▶ **Stored data**
Background: an optimization exercise with open tools, aiming at small area, a short achievable clock period and few clock cycles per item. Do not read the settings as production practice.
The RTL was checked by simulation tests, not by an equivalence proof against the original design.

==> flow/design.v, too long to show whole: its modules and the start of the top module <==
// module himg_qmap: 1430 lines
module himg_qmap (
    input  wire        clk,
    input  wire        rst,         
    input  wire        in_valid,
    output wire        in_ready,
    input  wire [1:0]  in_op,
    input  wire [15:0] in_data,
    output wire        out_valid,
    input  wire        out_ready,
    output wire [15:0] out_data
);
  // ...
==> flow/run.sh <==
#!/bin/bash
# synth_recipe.tcl (not shown) runs the flow's synth.tcl, then flattens the netlist and writes it again
# the make line also repeats each setting of config.mk as NAME=value (left out here)
make -C /OpenROAD-flow-scripts/flow DESIGN_CONFIG=/design/flow/config.mk WORK_HOME=/design/flow/orfs CLKGATE_MAP_FILE= SYNTH_SCRIPT=/design/flow/synth_recipe.tcl finish
==> flow/config.mk <==
export PLATFORM = sky130hd
export DESIGN_NAME = himg_qmap
export DESIGN_NICKNAME = himg_qmap
export VERILOG_FILES = /design/flow/design.v
export SDC_FILE = /design/flow/constraint.sdc
export NUM_CORES = 4
export LEC_CHECK = 0
export CAP_MARGIN = 50
export CORE_MARGIN = 2
export CORE_UTILIZATION = 55
export PLACE_DENSITY = 0.65
export SLEW_MARGIN = 70
==> flow/constraint.sdc <==
create_clock -name core_clock -period 14.0 [get_ports {clk}]
set_input_delay 2.8000 -clock core_clock [delete_from_list [all_inputs] [get_ports {clk}]]
set_output_delay 2.8000 -clock core_clock [all_outputs]
set_load 0.01 [all_outputs]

▶ **About this task**
What is wanted is the line containing "export CORE_MARGIN = 2" and every line after it through the last line of the entries, printed exactly.

▶ **Answer to this task**
export CORE_MARGIN = 2
export CORE_UTILIZATION = 55
export PLACE_DENSITY = 0.65
export SLEW_MARGIN = 70
==> flow/constraint.sdc <==
create_clock -name core_clock -period 14.0 [get_ports {clk}]
set_input_delay 2.8000 -clock core_clock [delete_from_list [all_inputs] [get_ports {clk}]]
set_output_delay 2.8000 -clock core_clock [all_outputs]
set_load 0.01 [all_outputs]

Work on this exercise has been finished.